My recommended reading order for the wiki if you want to try skimming it:

  1. http://wiki.secondlife.com/wiki/Category:LSL_Types and the category pages for integers, floats, strings, keys, rotations and lists. Most of the types are similar to other languages, but keys and rotations are a tad specific to LSL as far as basic types go, and lists aren't as fully-featured as they are in other languages.
  2. http://wiki.secondlife.com/wiki/LSL_Operators pretty basic, and you don't need to 100% understand binary operations to do most things in LSL, but they come in handy more often than you'd think.

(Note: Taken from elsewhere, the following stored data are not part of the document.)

From an optimization exercise on the open Yosys and OpenROAD flow, aimed at small area, a short achievable clock period and few clock cycles per item; shortcuts taken in it are not production practice.
At most, simulation tests tie the RTL to the original design; equivalence was not proved.
Power and IR drop assume default switching activity.

Design vec_normalize, start of the top module:
module vec_normalize (
  input  logic               clk,
  input  logic               rst,
  input  logic               in_valid,
  output logic               in_ready,
  input  logic signed [27:0] real_1,
  input  logic signed [27:0] imag_1,
  input  logic signed [27:0] real_2,
  input  logic signed [27:0] imag_2,
  input  logic signed [55:0] norm_in,
  output logic               out_valid,
  input  logic               out_ready,
  output logic signed [27:0] q_real_1,
  output logic signed [27:0] q_imag_1,
  output logic signed [27:0] q_real_2,
  output logic signed [27:0] q_imag_2,
  output logic               div_zero,
  output logic               sat
);
Size: ~550 flip-flops, ~0.035 mm^2 of cells after synthesis.
Settings: LEC_CHECK=0, CAP_MARGIN=20, CORE_MARGIN=2, CORE_UTILIZATION=40, SLEW_MARGIN=20; clock period 11.0 ns.
standard.sh (not shown) runs the stock make flow with config.mk's settings and CLKGATE_MAP_FILE= SYNTH_SCRIPT=/design/flow/synth_recipe.tcl, a recipe that flattens the netlist after the stock synthesis.
==> flow/flow/run.sh <==
#!/bin/bash
# The standard flow, with its timing repair aimed at a period well below the
# clock's and plain buffers on the ports; make's output goes to standard.log,
# each ORFS step's to its own log under orfs/logs.
bash standard.sh SETUP_SLACK_MARGIN=6.5 TNS_END_PERCENT=100 CORE_UTILIZATION=40 \
  "BUFFER_PORTS_ARGS=-buffer_cell sky130_fd_sc_hd__buf_2" finish > standard.log 2>&1
The first run produced a clean layout.
Change:
--- a/flow/flow/run.sh
+++ b/flow/flow/run.sh
@@ -4,3 +4,3 @@
 # each ORFS step's to its own log under orfs/logs.
-bash standard.sh SETUP_SLACK_MARGIN=6.5 TNS_END_PERCENT=100 CORE_UTILIZATION=40 \
+bash standard.sh SETUP_SLACK_MARGIN=7.5 TNS_END_PERCENT=100 CORE_UTILIZATION=40 \
   "BUFFER_PORTS_ARGS=-buffer_cell sky130_fd_sc_hd__buf_2" finish > standard.log 2>&1
Outcome:
- core utilization climbs by 3.3 points
- setup slack gets better by 0.48 ns
- sequential share of layout area goes down by 2.2 points
- wire length goes up by a few percent
- combinational power rose by about a fifth
- synthesized cell count does not change
- total power came out higher by a little under a tenth
Function was not checked in any run of this note: the RTL went through the layout flow alone.

run a:
vec_normalize, a different RTL version from the one above (not shown whole).
For scale: roughly 290 I/O pins, roughly 36000 um2 of cells after synthesis.
export LEC_CHECK = 0
export CAP_MARGIN = 20
export CORE_MARGIN = 2
export CORE_UTILIZATION = 40
export SLEW_MARGIN = 20
create_clock -name core_clock -period 11.0 [get_ports {clk}]
==> flow/flow/run.sh <==
#!/bin/bash
# The standard flow, with its timing repair aimed at a period well below the
# clock's and plain buffers on the ports; make's output goes to standard.log,
# each ORFS step's to its own log under orfs/logs.
bash standard.sh SETUP_SLACK_MARGIN=7.25 TNS_END_PERCENT=100 CORE_UTILIZATION=40 \
  "BUFFER_PORTS_ARGS=-buffer_cell sky130_fd_sc_hd__buf_2" finish > standard.log 2>&1
Run a did not stop at any stage, and its layout met the timing, design-rule and antenna checks.
Edits applied to the flow inputs when going from run a to run b:
==> flow/flow/run.sh <==
#!/bin/bash
# The standard flow, with its timing repair aimed at a period well below the
# clock's and plain buffers on the ports; make's output goes to standard.log,
# each ORFS step's to its own log under orfs/logs.
bash standard.sh SETUP_SLACK_MARGIN=7.75 TNS_END_PERCENT=100 CORE_UTILIZATION=40 \
  "BUFFER_PORTS_ARGS=-buffer_cell sky130_fd_sc_hd__buf_2" finish > standard.log 2>&1
Findings:
- Changes observed in run b relative to run a: setup slack climbed 6.6 ps; wire length +about 10%; layout cell share with drive strength beyond 1 rose 9.6 points; count of plain and timing-repair buffers in the layout higher; clock network latency to the later pin of the worst-skew pair shows no meaningful change.
- Chip height of run a is on par with run b.
- Run b vs. run a: proportion of power drawn by the clock network decreased by 1.5 points relative to the old numbers, count of sequential standard cells ~0 delta, final hold slack held.
- Run a reports its critical path's slowest cell as or4b_4 while run b reports edfxtp_1.
- Clock net sink count came out exactly the same in run a and run b.
- Run b vs run a — DRC marker count from the first detailed-route iteration climbed by more than a quarter
Function was not checked in any run of this note: the RTL went through the layout flow alone.

pepper:
Another version of the RTL of vec_normalize (not shown whole).
For scale: ~560 flip-flops, ~36000 sq um of cells after synthesis.
clock: 11.0 ns
lec_check: 0
cap_margin: 20
core_margin: 2
core_utilization: 40
slew_margin: 20
==> flow/flow/run.sh <==
#!/bin/bash
# The standard flow, with its timing repair aimed at a period well below the
# clock's and plain buffers on the ports; make's output goes to standard.log,
# each ORFS step's to its own log under orfs/logs.
bash standard.sh SETUP_SLACK_MARGIN=7.5 TNS_END_PERCENT=100 CORE_UTILIZATION=40 CTS_CLUSTER_SIZE=30 CTS_CLUSTER_DIAMETER=60 \
  "BUFFER_PORTS_ARGS=-buffer_cell sky130_fd_sc_hd__buf_2" finish > standard.log 2>&1
pepper: full flow OK, the timing, design-rule and antenna checks passed
Testbench counts of pepper, summed over its fixed seeds: cycles 9,352, items 512.
> inputs changed (pepper -> amber)
--- a/flow/flow/run.sh
+++ b/flow/flow/run.sh
@@ -5 +5 @@
-bash standard.sh SETUP_SLACK_MARGIN=7.5 TNS_END_PERCENT=100 CORE_UTILIZATION=40 CTS_CLUSTER_SIZE=30 CTS_CLUSTER_DIAMETER=60 \
+bash standard.sh SETUP_SLACK_MARGIN=8.0 TNS_END_PERCENT=0 CORE_UTILIZATION=40 CTS_CLUSTER_SIZE=30 CTS_CLUSTER_DIAMETER=60 \
--- outcome ---
No stage failed in amber, and the final checks on the layout all came back clean.
Diff pepper -> amber: highest clock frequency the design can meet has decreased, portion of the clock cycle consumed by the worst path in the final layout has increased.
Changes observed in amber relative to pepper: first-pass GRT wire length closely matched the old numbers, power density of the placed cells closely matched the old numbers, detailed-route wire length decreased by 750 um relative to the old numbers, via count of the first global-routing pass decreased by 348 relative to the old numbers.
amber -> pepper: post-synthesis cell area delta 0, exact match
Hold slack delta (amber -> pepper): insignificant
There was hardly any difference in area taken by flip-flops and latches between amber and pepper.
Run comparison: amber termination of the worst setup path r[105]; pepper termination of the worst setup path q_real_1[21]
Compared with pepper, in amber final worst setup slack now smaller; total instance count after detailed placement has remained practically unchanged.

  3. http://wiki.secondlife.com/wiki/Category:LSL_Flow_Control sub pages. usually you won't need to use loops unless you're dealing with a list, and these should be very familiar to anyone with other language experience.
  4. http://wiki.secondlife.com/wiki/Category:LSL_Events the most common events for things I do are touch_start() touch_end(), timer() and listen(). Most of the other events are fairly specific to some functionality, but it's often useful to have a general idea of what entry points exist. You might also want to pay specific attention to the changed() event, as it's basically a catch-all for specific things that aren't important enough to get their own event.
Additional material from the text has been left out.